Period Prevalence of Antenatally Diagnosed Congenital abnormalities; Single Center Study

Research Article | DOI: https://doi.org/10.31579/2578-8965/155

Period Prevalence of Antenatally Diagnosed Congenital abnormalities; Single Center Study

  • Elham Al Mardawi 1*
  • Asrar Bajaba 2
  • Ahmad Talal Chamsi 1

1 MFM Unit, Department of Obstetrics and Gynecology, Security Forces Hospital, Riyadh, Saudi Arabia.

2 Obstetrics and Gynecology Department, Specialized medical center, Riyadh, Saudi Arabia.

*Corresponding Author: Elham Al Mardawi, MFM Unit, Department of Obstetrics and Gynecology, Security Forces Hospital, Riyadh, Saudi Arabia.

Citation: Elham A. Mardawi, Asrar Bajaba, Ahmad T. Chamsi, (2023), Period Prevalence of antenatally diagnosed congenital abnormalities; Single Center Study, J. Obstetrics Gynecology and Reproductive Sciences, 7(8) DOI:10.31579/2578-8965/155

Copyright: © 2023, Elham Al Mardawi. This is an open-access article distributed under the terms of The Creative Commons Attribution License, which permits unrestricted use, distribution, and reproduction in any medium, provided the original author and source are credited.

Received: 20 February 2023 | Accepted: 27 February 2023 | Published: 18 December 2023

Keywords: congenital; anomaly; abnormality; consanguinity; preconception

Abstract

Objective: To find out the period prevalence of congenital malformation diagnosed in security forces hospital – Riyadh –kingdom of Saudi Arabia, during the study period from Jan 2012 till Dec 2014 and the possible associated risk factors.

Method: This is a retrospective chart review of all pregnant ladies who were following at security forces hospital – Riyadh – in the period between Jan 2012 till Dec 2014 in whom congenital abnormalities were diagnosed by ultrasound.

Results:  out of 18748 scans done for 9374 patients during the study period, 283 cases of congenital abnormalities were diagnosed, which gives a period prevalence of 3.02 %. The majority -around 70% of these anomalies- involved one body system; out of them 31% were renal anomalies.

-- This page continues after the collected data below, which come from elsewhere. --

--- config.mk ---
export PLATFORM = sky130hd
export DESIGN_NAME = router_port_tx_flat
export DESIGN_NICKNAME = d
export VERILOG_FILES = /design/src/rtl/router_port_tx_if.sv /design/src/rtl/router_port_tx.sv /design/src/flat_wrapper.sv
export SDC_FILE = /design/constraint.sdc
export NUM_CORES = 1
export LEC_CHECK = 0
export CORE_MARGIN = 10
export CORE_UTILIZATION = 45
export CTS_CLUSTER_DIAMETER = 30
export DETAILED_ROUTE_END_ITERATION = 8
export PLACE_DENSITY = 0.74
export SLEW_MARGIN = 20
export SYNTH_ARGS = -nofsm -noshare
export SYNTH_HDL_FRONTEND = slang
export SYNTH_SLANG_ARGS = --single-unit
--- constraint.sdc ---
create_clock -name clk -period 1.8 [get_ports clk]
set_input_delay 0.36 -clock clk [delete_from_list [all_inputs] [get_ports clk]]
set_output_delay 0.36 -clock clk [all_outputs]
set_load 0.05 [all_outputs]
--- src/rtl/router_port_tx_if.sv ---
`default_nettype none
// ============================================================================
// router_port_tx_if : host-side request handshake (destination + payload byte)
// Revision: 1.0
// ============================================================================
interface router_port_tx_if;
    logic       s_valid;
    logic       s_ready;
    logic [1:0] s_dest;
    logic [7:0] s_data;

    modport master (output s_valid, output s_dest, output s_data, input  s_ready);
    modport slave  (input  s_valid, input  s_dest, input  s_data, output s_ready);
endinterface
`default_nettype wire

--- src/rtl/router_port_tx.sv ---
`default_nettype none
// ============================================================================
// router_port_tx : buffers host requests and serializes each one onto the
//                  router frame/valid/data lines (2 address bits, grant, 8 data)
// Revision: 1.0
// ============================================================================
module router_port_tx #(
    parameter int FIFO_DEPTH = 4
) (
    input  wire logic                          clk,
    input  wire logic                          reset_n,
    router_port_tx_if.slave                    host,
    output logic                               o_frame,
    output logic                               o_valid,
    output logic                               o_data,
    input  wire logic                          i_grant,
    output logic                               busy,
    output logic [15:0]                        pkt_cnt,
    output logic [$clog2(FIFO_DEPTH):0]        fifo_level
);

    localparam int              AW       = $clog2(FIFO_DEPTH);
    localparam logic [AW:0]     LVL_FULL = (AW+1)'(FIFO_DEPTH);
    localparam logic [AW:0]     LVL_ONE  = (AW+1)'(1);
    localparam logic [AW-1:0]   PTR_ONE  = AW'(1);

    typedef enum logic [2:0] {
        IDLE     = 3'd0,
        ADDR0    = 3'd1,
        ADDR1    = 3'd2,
        WAIT_GNT = 3'd3,
        DATA     = 3'd4,
        GAP      = 3'd5
    } state_t;

    logic [9:0]    mem_q [FIFO_DEPTH];
    logic [AW-1:0] wr_ptr_q, rd_ptr_q;
    logic [AW:0]   count_q, count_d;
    logic          push, pop;

    state_t        state_q, state_d;
    logic [1:0]    dest_q;
    logic [7:0]    shift_q;
    logic [2:0]    bit_cnt_q, bit_cnt_d;
    logic          pkt_inc;
    logic          frame_q, frame_d;
    logic          valid_q, valid_d;
    logic          data_q, data_d;
    logic          busy_q, busy_d;
    logic [15:0]   pkt_cnt_q;

    assign host.s_ready = (count_q != LVL_FULL);
    assign push         = host.s_valid && host.s_ready;

    always_comb begin
        count_d = count_q;
        if (push && !pop) begin
            count_d = count_q + LVL_ONE;
        end else if (!push && pop) begin
            count_d = count_q - LVL_ONE;
        end
    end

    // Storage needs no reset; the pointers and count define what is valid.
    always_ff @(posedge clk) begin
        if (push) begin
            mem_q[wr_ptr_q] <= {host.s_dest, host.s_data};
        end
    end

    always_ff @(posedge clk or negedge reset_n) begin
        if (!reset_n) begin
            wr_ptr_q <= '0;
            rd_ptr_q <= '0;
            count_q  <= '0;
        end else begin
            if (push) wr_ptr_q <= wr_ptr_q + PTR_ONE;
            if (pop)  rd_ptr_q <= rd_ptr_q + PTR_ONE;
            count_q <= count_d;
        end
    end

    always_comb begin
        state_d   = state_q;
        bit_cnt_d = bit_cnt_q;
        pop       = 1'b0;
        pkt_inc   = 1'b0;
        case (state_q)
            IDLE: begin
                if (count_q != '0) begin
                    pop     = 1'b1;
                    state_d = ADDR0;
                end
            end
            ADDR0: state_d = ADDR1;
            ADDR1, WAIT_GNT: begin
                if (i_grant) begin
                    state_d   = DATA;
                    bit_cnt_d = 3'd0;
                end else begin
                    state_d   = WAIT_GNT;
                end
            end
            DATA: begin
                bit_cnt_d = bit_cnt_q + 3'd1;
                if (bit_cnt_q == 3'd7) begin
                    state_d = GAP;
                    pkt_inc = 1'b1;
                end
            end
            GAP: begin
                if (count_q != '0) begin
                    pop     = 1'b1;
                    state_d = ADDR0;
                end else begin
                    state_d = IDLE;
                end
            end
            default: state_d = IDLE;
        endcase
    end

    // Serial lines are a registered image of the current state, one cycle behind it.
    always_comb begin
        frame_d = 1'b0;
        valid_d = 1'b0;
        data_d  = 1'b0;
        case (state_q)
            ADDR0: begin
                frame_d = 1'b1;
                data_d  = dest_q[0];
            end
            ADDR1, WAIT_GNT: begin
                frame_d = 1'b1;
                data_d  = dest_q[1];
            end
            DATA: begin
                frame_d = 1'b1;
                valid_d = 1'b1;
                data_d  = shift_q[bit_cnt_q];
            end
            default: ;
        endcase
        busy_d = (state_d != IDLE) || (count_d != '0);
    end

    always_ff @(posedge clk or negedge reset_n) begin
        if (!reset_n) begin
            state_q   <= IDLE;
            bit_cnt_q <= 3'd0;
            dest_q    <= 2'd0;
            shift_q   <= 8'd0;
            frame_q   <= 1'b0;
            valid_q   <= 1'b0;
            data_q    <= 1'b0;
            busy_q    <= 1'b0;
            pkt_cnt_q <= 16'd0;
        end else begin
            state_q   <= state_d;
            bit_cnt_q <= bit_cnt_d;
            frame_q   <= frame_d;
            valid_q   <= valid_d;
            data_q    <= data_d;
            busy_q    <= busy_d;
            if (pop) begin
                {dest_q, shift_q} <= mem_q[rd_ptr_q];
            end
            if (pkt_inc) begin
                pkt_cnt_q <= pkt_cnt_q + 16'd1;
            end
        end
    end

    assign o_frame    = frame_q;
    assign o_valid    = valid_q;
    assign o_data     = data_q;
    assign busy       = busy_q;
    assign pkt_cnt    = pkt_cnt_q;
    assign fifo_level = count_q;

endmodule
`default_nettype wire

--- src/flat_wrapper.sv ---
// flat-port wrapper written by rule: the top's interface ports become plain ports
module router_port_tx_flat 
#(
    parameter int FIFO_DEPTH = 4
)
  (clk, reset_n, o_frame, o_valid, o_data, i_grant, busy, pkt_cnt, fifo_level, host_s_valid, host_s_dest, host_s_data, host_s_ready);
  router_port_tx_if host_i ();
  input  wire logic clk;
  input  wire logic reset_n;
  output logic o_frame;
  output logic o_valid;
  output logic o_data;
  input  wire logic i_grant;
  output logic busy;
  output logic [15:0] pkt_cnt;
  output logic [$clog2(FIFO_DEPTH):0] fifo_level;
  input wire logic [$bits(host_i.s_valid)-1:0] host_s_valid;
  input wire logic [$bits(host_i.s_dest)-1:0] host_s_dest;
  input wire logic [$bits(host_i.s_data)-1:0] host_s_data;
  output wire logic [$bits(host_i.s_ready)-1:0] host_s_ready;
  assign host_i.s_valid = host_s_valid;
  assign host_i.s_dest = host_s_dest;
  assign host_i.s_data = host_s_data;
  assign host_s_ready = host_i.s_ready;
  router_port_tx #(.FIFO_DEPTH(FIFO_DEPTH)) u_core (.clk(clk), .reset_n(reset_n), .host(host_i), .o_frame(o_frame), .o_valid(o_valid), .o_data(o_data), .i_grant(i_grant), .busy(busy), .pkt_cnt(pkt_cnt), .fifo_level(fifo_level));
endmodule
==> impl_metrics.py, run 1 <==
metrics = {
    "run_status": {
        "status": "completed",
    },
    "setup_path": {
        "path_cells": "inv_2 > ha_4 > nor2b_4 > or3_4 > a21oi_2 > a2bb2oi_2 > buf_4 > inv_1",
        "crit_arrival_ps": 1970,
        "required_ps": 2060,
        "critPathLaunchType": "flip-flop",
        "path_class": "reg -> reg",
        "critPathSlowestCell": "or3_4",
        "crit_fanout": 3,
        "endpoint_kind": "flip-flop",
        "slowest_delay_ps": 420,
    },
    "synthesis": {
        "netlist.area_leader.share_pct": 34.46,
        "ys.flop_type": "dfrtp_1",
        "synthesis.area_um2": 3486,
        "synth_top_family_by_area": "multiplexers",
        "postSynthRegisterBits": 83,
        "ys_async_sr_fraction_pct": 51.81,
        "synth_cell_types": 40,
        "synth_commonest_cells": "dfrtp_1 (43), edfxtp_1 (40), xnor2_1 (17)",
        "seq_area_frac_synth_pct": 65.33,
        "synthSimpleGateAreaFrac_pct": 7.861,
        "synthMostInstantiatedCell": "dfrtp_1",
        "ys_warn_count": 0,
        "synth_xor_area_share_pct": 5.528,
        "synth_nets": 242,
        "synth_mux_area_share_pct": 11.27,
        "synthAdderAreaFrac_pct": 3.877,
        "synth_compound_area_share_pct": 3.410,
        "synth.largest_area_cell": "edfxtp_1",
        "netlist_instances": 218,
        "yosys-top-cells-area": "edfxtp_1 (34%), dfrtp_1 (31%), mux4_2 (7.8%)",
        "synth_edf_count": 40,
        "syn_area_per_cell_um2": 15.99,
    },
    "timing": {
        "final-max-slew-violation-count": 0,
        "fin_setup_tns_ps": 0,
        "skew_ps": 8.675,
        "fmax_mhz": 582.6,
        "finalCritPeriodShare_pct": 95.35,
        "hold_ws_ps": 478.6,
        "setup_viol": 0,
        "hold_violations": 0,
        "relSlewSlack_pct": 63.60,
        "finalCriticalPeriod_ps": 1716,
        "rsz0062_at_grt": "yes",
        "worstMarginPinSlew_ps": 546.0,
    },
    "place": {
        "dp_hpwl_um": 4399,
        "place.gp.congestion": 0.7762,
        "io_buffers": 37,
        "post_dp_cell_area_um2": 4033,
    },
    "detailed_routing": {
        "wire_per_inst_um": 15.17,
        "vias": 1908,
        "drt_iter0_drc": 48,
        "firstDrtPassIters": 4,
        "drt-total-wl_um": 5872,
        "vias_per_cell": 4.930,
        "ant_nets": 0,
        "drc_errors": 0,
    },
    "clock_tree": {
        "clkLatencyLatePin_ps": 350,
        "clockRootBuffer": "clkbuf_8",
        "cts_sinks": 83,
        "cts_made_buffers": 9,
        "cts_buffer_depth": 2,
        "cts_tree": "built",
        "cts.htree.levels": 3,
        "path_clk_slew_ps": 90,
    },
    "floorplanning": {
        "die-area_um2": 11670,
        "die_w_um": 108.0,
        "coreArea_um2": 7647,
        "die_h_um": 108.0,
        "floorplan.initialDensity_pct": 45.58,
        "ios": 38,
        "rows": 32,
    },
    "grt": {
        "grt_pass1_vias": 2019,
        "antenna_found_initial": 0,
        "grt_pass1_wl_um": 10080,
        "grt_use_total_pct": 10.92,
        "grt.overflow.total": 0,
        "grt_max_degree": 26,
    },
    "pwr": {
        "p_per_area_nw_per_um2": 1544,
        "total_power_mw": 6.629,
        "vdd_drop_max_mv": 0.7097,
        "p_leak_nw": 1.805,
    },
    "min_path": {
        "hold_path_class": "reg -> reg",
    },
    "finish": {
        "fin_util_pct": 56.14,
        "synthToLayoutAreaGrowth_pct": 23.15,
        "finalNetCount": 304,
        "design_area_um2": 4293,
        "diodes": 0,
        "drive_gt1_share_pct": 37.19,
    },
    "run": {
        "maxCapViolations": 0,
    },
}
critical path: cells and delay by family, from the launching register on:
kind                       cells  cell delay [ps]
DFF                            1              370
buffers and inverters          3              210
AOI/OAI and AO/OA              2              320
adders and majority gates      1              160
and+or+nand+nor                2              560
what timing repair did:
| item | 4_1_cts | 5_1_grt |
|---|---|---|
| endpoints found under the setup margin | 1 | 15 |
| cloned | 0 | 0 |
| buffers inserted | 0 | 5 |
| hold buffers | 1 | 0 |
| resized for setup | 1 | 5 |
| pin swaps | 0 | 4 |
| endpoints found under the hold margin | 23 | 0 |
routing by layer:
layer / wire length, um / track usage (%) / share of wire (%) / up-vias
met3: 392 / 4.997 / 6.7 / 7
met1: 2713 / 14.22 / 46 / 949
met2: 2699 / 15.91 / 46 / 40
met4: 67 / 3.435 / 1.1 / 0
met5: 0 / 0 / 0 / -
li1: - / - / - / 912
path summary, 6_finish.rpt:
check / start / to / slack (ps) / depth (start not counted)
max: u_core.fifo_level[1]$_DFF_PN0_ / u_core.fifo_level[1]$_DFF_PN0_ / 80 / 8
min: u_core.pkt_cnt[15]$_DFFE_PN0P_ / u_core.pkt_cnt[15]$_DFFE_PN0P_ / 480 / 1
max reg2reg: u_core.fifo_level[1]$_DFF_PN0_ / u_core.fifo_level[1]$_DFF_PN0_ / 80 / 8
min reg2reg: u_core.pkt_cnt[15]$_DFFE_PN0P_ / u_core.pkt_cnt[15]$_DFFE_PN0P_ / 480 / 1
max in group asynchronous: reset_n / u_core.shift_q[2]$_DFFE_PN0P_ / 710 / 3
min in group asynchronous: reset_n / u_core.wr_ptr_q[1]$_DFFE_PN0P_ / 520 / 2
cell type report:
cell class | instances | area, um2
sequential | 83 | 2280
inverter | 11 | 41.29
multi-input combinational | 116 | 1177
timing repair buffer | 59 | 485.5
clock inverter | 7 | 57.56
fill | 611 | 3354
tap | 102 | 127.6
clock buffer | 9 | 123.9
stage by stage:
step                std cells  setup slack, ps
finish                    387            83.63
global route              387           -22.24
CTS                       382            16.84
detailed placement        365           -68.51
global placement          365           -31.41
floorplan                 218           -156.5
report_power, final:
group	internal (mW)	leakage, nW	switching (mW)
sequential	2.50	0.913	0.303
combinational	1.34	0.802	1.27
clock	0.522	0.0902	0.694
layout by cell type, fill, tap and decap left out, types with 9 or more instances in the layout:
cell              n
nand2_1          13
mux2_2           10
inv_1             9
xnor2_1          17
ha_1              9
clkdlybuf4s50_1  12
clkbuf_8          9
mux4_2           12
edfxtp_1         40
buf_4            44
dfrtp_1          41
registers in the layout (all words and copies together) (netlist names), 3 cells and up:
signal and cells:
u_core.fifo_level 3, u_core.pkt_cnt 16, u_core.state_q 3, u_core.mem_q 40
u_core.shift_q 8, u_core.bit_cnt_q 3
cell families after synthesis:
group	count (synthesis)
flops	83
simple gates	45
mux	23
xor+xnor	22
buf+inv	19
compound gates	15
fa+ha+maj	11
No activity file was read; power rests on OpenSTA's default activity.
==> inputs of run 2 (changes only) <==
--- a/config.mk
+++ b/config.mk
@@ -5,6 +5,8 @@
 export SDC_FILE = /design/constraint.sdc
 export NUM_CORES = 1
 export LEC_CHECK = 0
+export ABC_AREA = 1
+export CORE_ASPECT_RATIO = 1.75
 export CORE_MARGIN = 10
 export CORE_UTILIZATION = 45
 export CTS_CLUSTER_DIAMETER = 30
==> impl_metrics.py, run 2 <==
metrics = {
    "run_status": {
        "status": "completed",
    },
    "floorplanning": {
        "floorplan.initialDensity_pct": 46.13,
        "rows": 43,
        "die_w_um": 88.30,
        "die_h_um": 139.5,
        "die-area_um2": 12320,
        "ios": 38,
        "coreArea_um2": 7963,
    },
    "synthesis": {
        "synthesis.area_um2": 3674,
        "netlist_instances": 349,
        "seq_area_frac_synth_pct": 61.99,
        "synth_nets": 373,
        "syn_area_per_cell_um2": 10.53,
        "ys_warn_count": 0,
        "netlist.area_leader.share_pct": 32.70,
        "synth_cell_types": 32,
        "synth.largest_area_cell": "edfxtp_1",
        "ys_async_sr_fraction_pct": 51.81,
        "synthMostInstantiatedCell": "nand2_1",
        "yosys-top-cells-area": "edfxtp_1 (33%), dfrtp_1 (29%), nand2_1 (5.1%)",
        "ys.flop_type": "dfrtp_1",
        "synth_commonest_cells": "nand2_1 (50), nor2_1 (49), dfrtp_1 (43)",
        "postSynthRegisterBits": 83,
        "synth_edf_count": 40,
    },
    "setup_path": {
        "critPathLaunchType": "flip-flop",
        "reg2reg_setup_slack_ps": 130,
        "rr_startpoint": "u_core.fifo_level[0]$_DFF_PN0_",
        "crit_arrival_ps": 1360,
        "endpoint_kind": "output port",
        "required_ps": 1440,
        "slowest_delay_ps": 430,
        "critPathSlowestCell": "dfrtp_2",
        "r2r_cells": 9,
        "rr_endpoint": "u_core.busy$_DFF_PN0_",
        "path_class": "reg -> out",
        "crit_fanout": 4,
        "path_cells": "inv_1 > ha_1 > nand2_4 > buf_12",
    },
    "finish": {
        "design_area_um2": 4494,
        "largest_register_ff_count": 40,
        "fin_util_pct": 56.44,
        "drive_gt1_share_pct": 17.79,
        "finalNetCount": 418,
        "final_common_cell": "nand2_1",
        "synthToLayoutAreaGrowth_pct": 22.34,
        "layout_common_cells": "nand2_1 (50), nor2_1 (45), dfrtp_1 (40), edfxtp_1 (40), inv_1 (37)",
        "regMostFlops": "u_core.mem_q",
        "diodes": 0,
    },
    "place": {
        "dp_hpwl_um": 5505,
        "place.gp.congestion": 0.8387,
        "io_buffers": 37,
        "post_dp_cell_area_um2": 4153,
    },
    "clock_tree": {
        "clkLatencyLatePin_ps": 340,
        "cts_buffer_depth": 2,
        "cts_tree": "built",
        "cts_resized": 0,
        "cts.htree.levels": 3,
        "cts_made_buffers": 9,
        "cts_sinks": 83,
        "cts_setup_buffers": 0,
        "path_clk_slew_ps": 60,
        "clockRootBuffer": "clkbuf_16",
        "holdBufCountCts": 0,
    },
    "detailed_routing": {
        "firstDrtPassIters": 4,
        "drt-total-wl_um": 7324,
        "drt_iter0_drc": 104,
        "wire_per_inst_um": 14.98,
        "ant_nets": 0,
        "drc_errors": 0,
        "vias": 2523,
        "vias_per_cell": 5.160,
    },
    "timing": {
        "skew_ps": 8.913,
        "setup_viol": 0,
        "fmax_mhz": 580.7,
        "fin_setup_tns_ps": 0,
        "rsz0062_at_grt": "no",
        "finalCriticalPeriod_ps": 1722,
        "hold_violations": 0,
        "hold_ws_ps": 83.03,
        "finalCritPeriodShare_pct": 95.68,
        "final-max-slew-violation-count": 0,
        "relSlewSlack_pct": 64.27,
        "worstMarginPinSlew_ps": 536.0,
    },
    "pwr": {
        "p_per_area_nw_per_um2": 1644,
        "p_leak_nw": 1.928,
        "vdd_drop_max_mv": 0.8677,
    },
    "grt": {
        "grt_max_degree": 44,
        "antenna_found_initial": 0,
        "grt_pass1_wl_um": 12520,
        "grt_pass1_vias": 2719,
        "grt_use_total_pct": 13.01,
        "grt.overflow.total": 0,
    },
    "min_path": {
        "hold_path_class": "in -> async",
    },
    "run": {
        "maxCapViolations": 0,
    },
}
-- run 2: worst max path at each step --
stage                                              start                              to  depth (start not counted)
after global placement                      host_s_valid    u_core.mem_q[3][1]$_DFFE_PP_                          3
after CTS                 u_core.fifo_level[0]$_DFF_PN0_                    host_s_ready                          4
after floorplan            u_core.pkt_cnt[0]$_DFFE_PN0P_  u_core.pkt_cnt[12]$_DFFE_PN0P_                          7
after detailed placement                    host_s_valid    u_core.mem_q[0][7]$_DFFE_PP_                          3
final                     u_core.fifo_level[0]$_DFF_PN0_                    host_s_ready                          4
after global routing      u_core.fifo_level[0]$_DFF_PN0_                    host_s_ready                          4
-- run 2: final cells by class --
cell class,instances,area (um2)
clock buffers,9,225.2
clock inverters,7,116.4
fillers,681,3468
inverters,40,150.1
multi-input cells,218,1254
flip-flops and latches,83,2281
well taps,90,112.6
repair buffers,42,355.3
-- run 2: kinds of logic after synthesis --
| group | count (synthesis) | synth area share (%) |
|---|---|---|
| and+or+nand+nor | 139 | 17.88 |
| DFF | 83 | 61.99 |
| AOI/OAI and AO/OA | 54 | 8.072 |
| buffers and inverters | 48 | 5.075 |
| xor gates and xnor gates | 15 | 3.576 |
| adders and majority gates | 10 | 3.406 |
-- run 2: layer usage --
| metal | part of all wire, % | vias to the layer above | GRT usage, % | routed length, um |
|---|---|---|---|---|
| met2 | 56 | 62 | 23.12 | 4070 |
| met5 | 0 | - | 0 | 0 |
| li1 | - | 1252 | - | - |
| met1 | 37 | 1194 | 12.66 | 2697 |
| met4 | 2.0 | 0 | 6.501 | 146 |
| met3 | 5.6 | 15 | 4.559 | 409 |
-- run 2: worst max-delay path: cells and delay by family (launching register included) --
family                   cells  cell delay [ps]
flip-flops                   1              430
buffers and inverters        2              270
AND/OR/NAND/NOR              1              100
adder cells (fa/ha/maj)      1              220
-- run 2: report_power, final --
group          internal (mW)  total, mW  switching (mW)
clock network           1.35       2.07           0.716
registers               2.52       2.80           0.284
logic                  0.833       2.52            1.69
total                   4.70       7.39            2.69
-- run 2: per-stage QoR --
step,setup WS (ps),total power [mW],instances
2_1_floorplan,8.403,4.681,349
4_1_cts,62.17,7.468,489
5_1_grt,2.402,7.907,489
6_report,77.84,7.388,489
3_5_place_dp,98.22,5.358,473
3_3_place_gp,144.3,5.275,473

Conclusion: The period prevalence of congenital abnormalities in our study group is similar to that seen in other population worldwide. Strikingly enough, consanguinity in our population appears to play a major associated risk factor.

1. Introduction

Congenital anomalies are also known as birth defects, congenital disorders, or congenital malformations (CM). Congenital anomalies can be defined as structural or functional anomalies (e.g., metabolic disorders) that occur during intrauterine life and can be identified prenatally, at birth or later in life [1]. 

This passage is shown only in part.